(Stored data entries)

"""

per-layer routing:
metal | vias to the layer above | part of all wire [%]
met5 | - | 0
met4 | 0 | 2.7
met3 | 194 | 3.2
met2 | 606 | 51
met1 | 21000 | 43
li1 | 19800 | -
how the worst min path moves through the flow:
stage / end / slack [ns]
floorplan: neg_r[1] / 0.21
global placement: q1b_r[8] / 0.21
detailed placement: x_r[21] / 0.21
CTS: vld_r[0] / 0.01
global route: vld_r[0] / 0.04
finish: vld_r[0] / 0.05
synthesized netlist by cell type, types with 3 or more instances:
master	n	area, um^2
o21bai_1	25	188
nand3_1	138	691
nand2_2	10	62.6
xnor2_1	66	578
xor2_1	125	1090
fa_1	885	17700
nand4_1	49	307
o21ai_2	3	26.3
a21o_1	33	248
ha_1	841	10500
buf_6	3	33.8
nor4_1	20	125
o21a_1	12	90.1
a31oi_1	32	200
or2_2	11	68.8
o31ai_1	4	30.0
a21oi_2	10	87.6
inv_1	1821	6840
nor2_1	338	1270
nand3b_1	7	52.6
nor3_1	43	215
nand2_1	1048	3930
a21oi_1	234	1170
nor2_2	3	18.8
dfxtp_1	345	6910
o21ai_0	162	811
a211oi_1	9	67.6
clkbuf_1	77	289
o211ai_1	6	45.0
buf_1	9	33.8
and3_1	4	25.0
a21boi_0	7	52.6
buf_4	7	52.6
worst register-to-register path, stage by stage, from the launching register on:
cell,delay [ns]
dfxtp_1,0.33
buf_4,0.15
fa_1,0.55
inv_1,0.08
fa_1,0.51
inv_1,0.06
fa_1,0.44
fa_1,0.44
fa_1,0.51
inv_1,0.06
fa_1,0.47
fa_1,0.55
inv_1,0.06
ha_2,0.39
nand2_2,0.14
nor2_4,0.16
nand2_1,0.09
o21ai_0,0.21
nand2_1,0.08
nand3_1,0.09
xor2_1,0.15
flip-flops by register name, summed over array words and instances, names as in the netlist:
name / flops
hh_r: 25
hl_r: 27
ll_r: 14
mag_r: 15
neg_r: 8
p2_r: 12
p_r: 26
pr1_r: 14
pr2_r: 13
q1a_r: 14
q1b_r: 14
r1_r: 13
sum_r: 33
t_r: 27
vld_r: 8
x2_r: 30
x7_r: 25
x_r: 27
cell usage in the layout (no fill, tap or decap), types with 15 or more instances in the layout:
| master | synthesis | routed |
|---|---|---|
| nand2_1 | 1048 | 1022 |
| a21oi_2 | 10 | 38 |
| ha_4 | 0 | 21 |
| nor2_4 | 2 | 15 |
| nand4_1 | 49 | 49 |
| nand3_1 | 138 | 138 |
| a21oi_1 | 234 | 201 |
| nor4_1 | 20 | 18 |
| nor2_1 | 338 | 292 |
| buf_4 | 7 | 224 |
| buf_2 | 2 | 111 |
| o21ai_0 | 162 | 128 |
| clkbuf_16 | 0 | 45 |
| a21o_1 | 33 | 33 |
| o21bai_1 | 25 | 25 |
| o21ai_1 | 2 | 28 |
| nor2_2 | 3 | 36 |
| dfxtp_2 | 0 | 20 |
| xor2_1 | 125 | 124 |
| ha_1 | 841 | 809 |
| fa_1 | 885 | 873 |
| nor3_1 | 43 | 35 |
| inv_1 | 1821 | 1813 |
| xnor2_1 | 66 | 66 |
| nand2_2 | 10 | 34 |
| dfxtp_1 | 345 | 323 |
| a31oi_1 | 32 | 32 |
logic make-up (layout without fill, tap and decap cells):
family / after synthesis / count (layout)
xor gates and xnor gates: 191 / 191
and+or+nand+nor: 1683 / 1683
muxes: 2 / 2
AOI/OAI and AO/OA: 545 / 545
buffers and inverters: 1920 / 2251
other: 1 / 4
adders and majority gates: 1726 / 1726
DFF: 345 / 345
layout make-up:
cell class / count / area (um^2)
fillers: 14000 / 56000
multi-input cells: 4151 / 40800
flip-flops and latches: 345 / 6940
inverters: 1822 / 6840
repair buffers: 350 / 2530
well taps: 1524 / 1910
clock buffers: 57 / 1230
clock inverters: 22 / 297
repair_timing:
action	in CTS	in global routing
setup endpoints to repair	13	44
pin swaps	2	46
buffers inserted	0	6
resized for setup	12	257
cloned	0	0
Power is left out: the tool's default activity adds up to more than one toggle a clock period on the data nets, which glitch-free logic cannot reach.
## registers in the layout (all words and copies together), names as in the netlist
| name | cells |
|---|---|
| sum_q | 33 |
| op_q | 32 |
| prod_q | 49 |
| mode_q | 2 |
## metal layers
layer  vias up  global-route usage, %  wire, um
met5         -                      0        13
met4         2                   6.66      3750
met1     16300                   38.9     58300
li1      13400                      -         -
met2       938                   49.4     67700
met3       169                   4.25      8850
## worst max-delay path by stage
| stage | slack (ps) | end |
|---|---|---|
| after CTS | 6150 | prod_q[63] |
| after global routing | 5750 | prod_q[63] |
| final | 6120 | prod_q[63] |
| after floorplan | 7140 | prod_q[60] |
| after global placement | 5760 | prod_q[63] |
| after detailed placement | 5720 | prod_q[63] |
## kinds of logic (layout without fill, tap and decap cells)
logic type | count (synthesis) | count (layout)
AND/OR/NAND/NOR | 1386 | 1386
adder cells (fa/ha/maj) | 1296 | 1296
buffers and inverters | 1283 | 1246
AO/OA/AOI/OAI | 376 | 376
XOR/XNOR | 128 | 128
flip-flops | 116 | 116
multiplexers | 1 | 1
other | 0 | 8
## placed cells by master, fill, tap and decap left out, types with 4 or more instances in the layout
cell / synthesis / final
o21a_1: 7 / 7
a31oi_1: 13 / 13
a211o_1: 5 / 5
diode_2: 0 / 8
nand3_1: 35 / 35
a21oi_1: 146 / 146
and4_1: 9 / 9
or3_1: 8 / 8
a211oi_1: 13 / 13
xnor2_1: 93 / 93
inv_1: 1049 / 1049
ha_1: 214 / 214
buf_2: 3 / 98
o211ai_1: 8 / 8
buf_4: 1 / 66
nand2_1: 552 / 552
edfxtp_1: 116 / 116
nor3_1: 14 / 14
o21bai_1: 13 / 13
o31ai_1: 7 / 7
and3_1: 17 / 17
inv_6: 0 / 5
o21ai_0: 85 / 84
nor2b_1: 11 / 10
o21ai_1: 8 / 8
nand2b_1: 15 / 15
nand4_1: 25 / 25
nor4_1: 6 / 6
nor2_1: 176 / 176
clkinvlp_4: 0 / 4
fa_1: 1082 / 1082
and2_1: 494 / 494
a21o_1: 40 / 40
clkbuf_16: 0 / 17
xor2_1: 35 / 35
--- src/rtl/ttip_pkg.sv ---
// shared types, constants and the digit decoder for the text to integer parser
// used by the parse core, the top level and the port checker; no dependencies
`default_nettype none

package ttip_pkg;

   localparam int VALUE_WIDTH  = 32;
   localparam int OFFSET_MAX   = 255;
   localparam int OFFSET_WIDTH = $clog2(OFFSET_MAX + 1);
   localparam int BASE_WIDTH   = 6;
   localparam int CHAR_WIDTH   = 8;

   localparam int CSR_INDEX_WIDTH = 1;
   localparam int CSR_DATA_WIDTH  = BASE_WIDTH;

   // configuration register indexes
   localparam logic [CSR_INDEX_WIDTH-1:0] CSR_BASE_SETTING = 1'd0;
   localparam logic [CSR_INDEX_WIDTH-1:0] CSR_SIGNED_MODE  = 1'd1;

   localparam logic [CHAR_WIDTH-1:0] CHAR_MINUS   = 8'h2D;
   localparam logic [CHAR_WIDTH-1:0] CHAR_ZERO    = 8'h30;
   localparam logic [CHAR_WIDTH-1:0] CHAR_NINE    = 8'h39;
   localparam logic [CHAR_WIDTH-1:0] CHAR_UPPER_A = 8'h41;
   localparam logic [CHAR_WIDTH-1:0] CHAR_UPPER_F = 8'h46;
   localparam logic [CHAR_WIDTH-1:0] CHAR_LOWER_A = 8'h61;
   localparam logic [CHAR_WIDTH-1:0] CHAR_LOWER_F = 8'h66;
   localparam logic [CHAR_WIDTH-1:0] CHAR_LOWER_X = 8'h78;

   localparam logic [BASE_WIDTH-1:0] BASE_OCT = 6'd8;
   localparam logic [BASE_WIDTH-1:0] BASE_DEC = 6'd10;
   localparam logic [BASE_WIDTH-1:0] BASE_HEX = 6'd16;

   typedef struct packed {
      logic [CHAR_WIDTH-1:0] character;
      logic                  start_req;
   } req_type;

   typedef struct packed {
      logic [VALUE_WIDTH-1:0]  value;
      logic [OFFSET_WIDTH-1:0] end_offset;
   } rsp_type;

   typedef struct packed {
      logic       ok;
      logic [3:0] val;
   } digit_type;

   // 0-9, A-F, a-f
   function automatic digit_type digit_of(input logic [CHAR_WIDTH-1:0] c);
      digit_type d;
      d.ok  = 1'b1;
      d.val = 4'd0;
      priority if (c >= CHAR_ZERO && c <= CHAR_NINE) begin
         d.val = 4'(c - CHAR_ZERO);
      end else if (c >= CHAR_UPPER_A && c <= CHAR_UPPER_F) begin
         d.val = 4'(c - CHAR_UPPER_A) + 4'd10;
      end else if (c >= CHAR_LOWER_A && c <= CHAR_LOWER_F) begin
         d.val = 4'(c - CHAR_LOWER_A) + 4'd10;
      end else begin
         d.ok = 1'b0;
      end
      return d;
   endfunction

endpackage

`default_nettype wire

--- src/rtl/ttip_core.sv ---
// parse state and per-character step: prefix handling, multiply-add, result
// depends on ttip_pkg
`default_nettype none

module ttip_core (
   input  wire                                  clock,
   input  wire                                  reset,
   input  wire                                  step,
   input  wire ttip_pkg::req_type               item,
   input  wire [ttip_pkg::BASE_WIDTH-1:0]       base_setting,
   input  wire                                  signed_mode,
   output logic                                 emit,
   output ttip_pkg::rsp_type                    result
);

   typedef enum logic [2:0] {
      PH_IDLE, PH_START, PH_FIRST, PH_ZERO, PH_XPEND, PH_DIGITS
   } phase_type;

   localparam int VW = ttip_pkg::VALUE_WIDTH;
   localparam int OW = ttip_pkg::OFFSET_WIDTH;
   localparam int BW = ttip_pkg::BASE_WIDTH;

   phase_type         phase_ff, phase_in;
   logic [BW-1:0]     base_ff, base_in;
   logic [VW-1:0]     acc_ff, acc_in;
   logic [OW-1:0]     cnt_ff, cnt_in;
   logic              neg_ff, neg_in;

   // state as seen after a start restarts the string
   phase_type         st_phase;
   logic [BW-1:0]     st_base;
   logic [VW-1:0]     st_acc;
   logic [OW-1:0]     st_cnt;
   logic              st_neg;

   ttip_pkg::digit_type dig;
   logic              go_digit;
   logic              do_finish;
   logic [BW-1:0]     dbase;
   logic [OW-1:0]     dcnt;
   logic [VW+BW-1:0]  prod;

   function automatic logic [OW-1:0] sat_inc(input logic [OW-1:0] c);
      return (c == OW'(ttip_pkg::OFFSET_MAX)) ? c : c + OW'(1);
   endfunction

   always_comb begin
      st_phase = item.start_req ? PH_START : phase_ff;
      st_base  = item.start_req ? base_setting : base_ff;
      st_acc   = item.start_req ? '0 : acc_ff;
      st_cnt   = item.start_req ? '0 : cnt_ff;
      st_neg   = item.start_req ? 1'b0 : neg_ff;

      dig       = ttip_pkg::digit_of(item.character);
      phase_in  = st_phase;
      base_in   = st_base;
      acc_in    = st_acc;
      cnt_in    = st_cnt;
      neg_in    = st_neg;
      go_digit  = 1'b0;
      do_finish = 1'b0;
      dbase     = st_base;
      dcnt      = st_cnt;

      unique case (st_phase)
         PH_START, PH_FIRST: begin
            if (st_phase == PH_START && signed_mode &&
                item.character == ttip_pkg::CHAR_MINUS) begin
               neg_in   = 1'b1;
               cnt_in   = sat_inc(st_cnt);
               phase_in = PH_FIRST;
            end else if (item.character == ttip_pkg::CHAR_ZERO) begin
               cnt_in   = sat_inc(st_cnt);
               phase_in = PH_ZERO;
            end else begin
               go_digit = 1'b1;
               dbase    = (st_base == '0) ? ttip_pkg::BASE_DEC : st_base;
            end
         end
         PH_ZERO: begin
            if (item.character == ttip_pkg::CHAR_LOWER_X) begin
               phase_in = PH_XPEND;
            end else begin
               go_digit = 1'b1;
               dbase    = (st_base == '0) ? ttip_pkg::BASE_OCT : st_base;
            end
         end
         PH_XPEND: begin
            // the x only counts once a hex digit follows it
            if (dig.ok) begin
               go_digit = 1'b1;
               dbase    = ttip_pkg::BASE_HEX;
               dcnt     = sat_inc(st_cnt);
            end else begin
               do_finish = 1'b1;
            end
         end
         PH_DIGITS: begin
            go_digit = 1'b1;
         end
         PH_IDLE: begin
         end
         default: begin
         end
      endcase

      prod = st_acc * dbase;

      if (go_digit) begin
         base_in = dbase;
         if (dig.ok && {{(BW-4){1'b0}}, dig.val} < dbase) begin
            acc_in   = prod[VW-1:0] + VW'(dig.val);
            cnt_in   = sat_inc(dcnt);
            phase_in = PH_DIGITS;
         end else begin
            do_finish = 1'b1;
         end
      end

      emit              = do_finish;
      result.value      = st_neg ? (VW'(0) - st_acc) : st_acc;
      result.end_offset = dcnt;
      if (do_finish) begin
         phase_in = PH_IDLE;
         cnt_in   = dcnt;
      end
   end

   always_ff @(posedge clock) begin
      if (reset) begin
         phase_ff <= PH_IDLE;
         base_ff  <= '0;
         acc_ff   <= '0;
         cnt_ff   <= '0;
         neg_ff   <= 1'b0;
      end else if (step) begin
         phase_ff <= phase_in;
         base_ff  <= base_in;
         acc_ff   <= acc_in;
         cnt_ff   <= cnt_in;
         neg_ff   <= neg_in;
      end
   end

endmodule

`default_nettype wire

--- src/rtl/text_to_integer_parser.sv ---
// top level: input register, parse core, result register, configuration port
// depends on ttip_pkg and ttip_core
`default_nettype none

// Streaming text to integer parser. Send one character per transfer; mark the
// first character of each string with start_req. The base and signed mode
// registers are sampled when the start character is parsed. One result comes
// out at the first character that is not a digit of the base in use, giving
// the wrapped value and the count of consumed characters. The block takes one
// character every cycle unless the output stalls; a character waits in the
// input register and is parsed when the core steps, and its result, if any,
// goes to rsp_ on that same step. The cycle is set by the single multiply-add
// of the accumulator by the base in the parse step. When the result register
// is stalled the input side stalls too once its input register is full.
module text_to_integer_parser (
   input  wire                                        clock,
   input  wire                                        reset,
   input  wire                                        req_valid,
   output logic                                       req_stall,
   input  wire ttip_pkg::req_type                     req_data,
   output logic                                       rsp_valid,
   input  wire                                        rsp_stall,
   output ttip_pkg::rsp_type                          rsp_data,
   input  wire                                        csr_valid,
   output logic                                       csr_ready,
   input  wire [ttip_pkg::CSR_INDEX_WIDTH-1:0]        csr_index,
   input  wire [ttip_pkg::CSR_DATA_WIDTH-1:0]         csr_data
);

   ttip_pkg::req_type                     req_ff;
   logic                                  req_valid_ff, req_valid_in;
   ttip_pkg::rsp_type                     rsp_ff;
   logic                                  rsp_valid_ff, rsp_valid_in;
   logic [ttip_pkg::BASE_WIDTH-1:0]       base_setting_ff;
   logic                                  signed_mode_ff;

   logic                                  out_blocked;
   logic                                  step;
   logic                                  req_take;
   logic                                  emit;
   ttip_pkg::rsp_type                     result;

   assign out_blocked = rsp_valid_ff && rsp_stall;
   assign step        = req_valid_ff && !out_blocked;
   assign req_stall   = req_valid_ff && out_blocked;
   assign req_take    = req_valid && !req_stall;
   assign csr_ready   = 1'b1;
   assign rsp_valid   = rsp_valid_ff;
   assign rsp_data    = rsp_ff;

   ttip_core u_core (
      .clock        (clock),
      .reset        (reset),
      .step         (step),
      .item         (req_ff),
      .base_setting (base_setting_ff),
      .signed_mode  (signed_mode_ff),
      .emit         (emit),
      .result       (result)
   );

   always_comb begin
      req_valid_in = req_valid_ff;
      if (req_take) begin
         req_valid_in = 1'b1;
      end else if (step) begin
         req_valid_in = 1'b0;
      end

      rsp_valid_in = rsp_valid_ff;
      if (step && emit) begin
         rsp_valid_in = 1'b1;
      end else if (!rsp_stall) begin
         rsp_valid_in = 1'b0;
      end
   end

   always_ff @(posedge clock) begin
      if (reset) begin
         req_valid_ff    <= 1'b0;
         rsp_valid_ff    <= 1'b0;
         base_setting_ff <= '0;
         signed_mode_ff  <= 1'b0;
      end else begin
         req_valid_ff <= req_valid_in;
         rsp_valid_ff <= rsp_valid_in;
         if (csr_valid && csr_ready) begin
            unique case (csr_index)
               ttip_pkg::CSR_BASE_SETTING: base_setting_ff <= csr_data;
               ttip_pkg::CSR_SIGNED_MODE:  signed_mode_ff  <= csr_data[0];
               default: begin
               end
            endcase
         end
      end
   end

   // payload registers
   always_ff @(posedge clock) begin
      if (req_take) begin
         req_ff <= req_data;
      end
      if (step && emit) begin
         rsp_ff <= result;
      end
   end

endmodule

`default_nettype wire
### config.mk
export PLATFORM = sky130hd
export DESIGN_NAME = esmne_fifo
export DESIGN_NICKNAME = d
export VERILOG_FILES = /design/src/hw/rtl/esmne_pkg.sv /design/src/hw/rtl/esmne_fifo.sv
export SDC_FILE = /design/constraint.sdc
export NUM_CORES = 1
export LEC_CHECK = 0
export ABC_CLOCK_PERIOD_IN_PS = 6860
export BUFFER_PORTS_ARGS = -buffer_cell sky130_fd_sc_hd__buf_2
export CORE_ASPECT_RATIO = 2
export CORE_MARGIN = 4
export CORE_UTILIZATION = 40
export DETAILED_ROUTE_END_ITERATION = 10
export PLACE_DENSITY = 0.58
export SETUP_SLACK_MARGIN = 0.15
export SYNTH_ARGS = -nofsm -noshare
export SYNTH_HDL_FRONTEND = slang
export SYNTH_SLANG_ARGS = --single-unit
### constraint.sdc
create_clock -name clk -period 6.86 [get_ports clk]
set_input_delay 0 -clock clk [delete_from_list [all_inputs] [get_ports clk]]
set_output_delay 0 -clock clk [all_outputs]
set_load 0.005 [all_outputs]
==> src/hw/rtl/esmne_front.sv <==
// Front end: configuration registers, pixel classification and Jacobian terms.
module esmne_front (
	input  logic                          clk,
	input  logic                          arst_n,
	input  logic                          cfg_valid,
	input  logic [esmne_pkg::CFG_IDX_W-1:0] cfg_index,
	input  esmne_pkg::sample_t            cfg_data,
	input  logic                          in_fire,
	input  esmne_pkg::coord_t             pixel_x,
	input  esmne_pkg::coord_t             pixel_y,
	input  esmne_pkg::sample_t            warped_centre,
	input  esmne_pkg::sample_t            warped_left,
	input  esmne_pkg::sample_t            warped_right,
	input  esmne_pkg::sample_t            warped_up,
	input  esmne_pkg::sample_t            warped_down,
	input  logic                          neighbours_valid,
	input  esmne_pkg::sample_t            target_value,
	input  esmne_pkg::grad_t              target_grad_x,
	input  esmne_pkg::grad_t              target_grad_y,
	input  logic                          frame_end,
	output logic                          push,
	output esmne_pkg::item_t              push_item
);
	import esmne_pkg::*;

	dim_t    width_q;
	dim_t    height_q;
	sample_t offset_q;

	logic               in_x;
	logic               in_y;
	logic [COORD_W-1:0] cx;
	logic [COORD_W-1:0] cy;

	always_ff @(posedge clk or negedge arst_n) begin
		if (!arst_n) begin
			width_q  <= WIDTH_RESET;
			height_q <= HEIGHT_RESET;
			offset_q <= '0;
		end else if (cfg_valid) begin
			case (cfg_index)
				CFG_IMAGE_WIDTH:  width_q  <= cfg_data[DIM_W-1:0];
				CFG_IMAGE_HEIGHT: height_q <= cfg_data[DIM_W-1:0];
				CFG_MEAN_OFFSET:  offset_q <= cfg_data;
				default: ;
			endcase
		end
	end

	// A pixel counts only strictly inside the one-pixel border.
	assign in_x = (pixel_x != '0) &&
		(({2'b00, pixel_x} + 8'd2) <= {1'b0, width_q});
	assign in_y = (pixel_y != '0) &&
		(({2'b00, pixel_y} + 8'd2) <= {1'b0, height_q});
	assign cx = width_q[DIM_W-1:1];
	assign cy = height_q[DIM_W-1:1];

	always_comb begin
		push_item.use_px = neighbours_valid && in_x && in_y;
		push_item.last   = frame_end;
		push_item.j0     = J_W'(warped_right) - J_W'(warped_left) + J_W'(target_grad_x);
		push_item.j1     = J_W'(warped_down) - J_W'(warped_up) + J_W'(target_grad_y);
		push_item.e      = E_W'(warped_centre) - E_W'(target_value) + E_W'(offset_q);
		push_item.dx     = signed'({1'b0, pixel_x}) - signed'({1'b0, cx});
		push_item.dy     = signed'({1'b0, pixel_y}) - signed'({1'b0, cy});
	end

	// Skipped pixels are dropped here unless they close the frame.
	assign push = in_fire && (push_item.use_px || frame_end);

endmodule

"""

Return a word-for-word copy of the lines above from the one holding "inv_6: 0 / 5" through the one holding "clkbuf_16: 0 / 17", with both of them included and nothing besides.

Solution to this task:
inv_6: 0 / 5
o21ai_0: 85 / 84
nor2b_1: 11 / 10
o21ai_1: 8 / 8
nand2b_1: 15 / 15
nand4_1: 25 / 25
nor4_1: 6 / 6
nor2_1: 176 / 176
clkinvlp_4: 0 / 4
fa_1: 1082 / 1082
and2_1: 494 / 494
a21o_1: 40 / 40
clkbuf_16: 0 / 17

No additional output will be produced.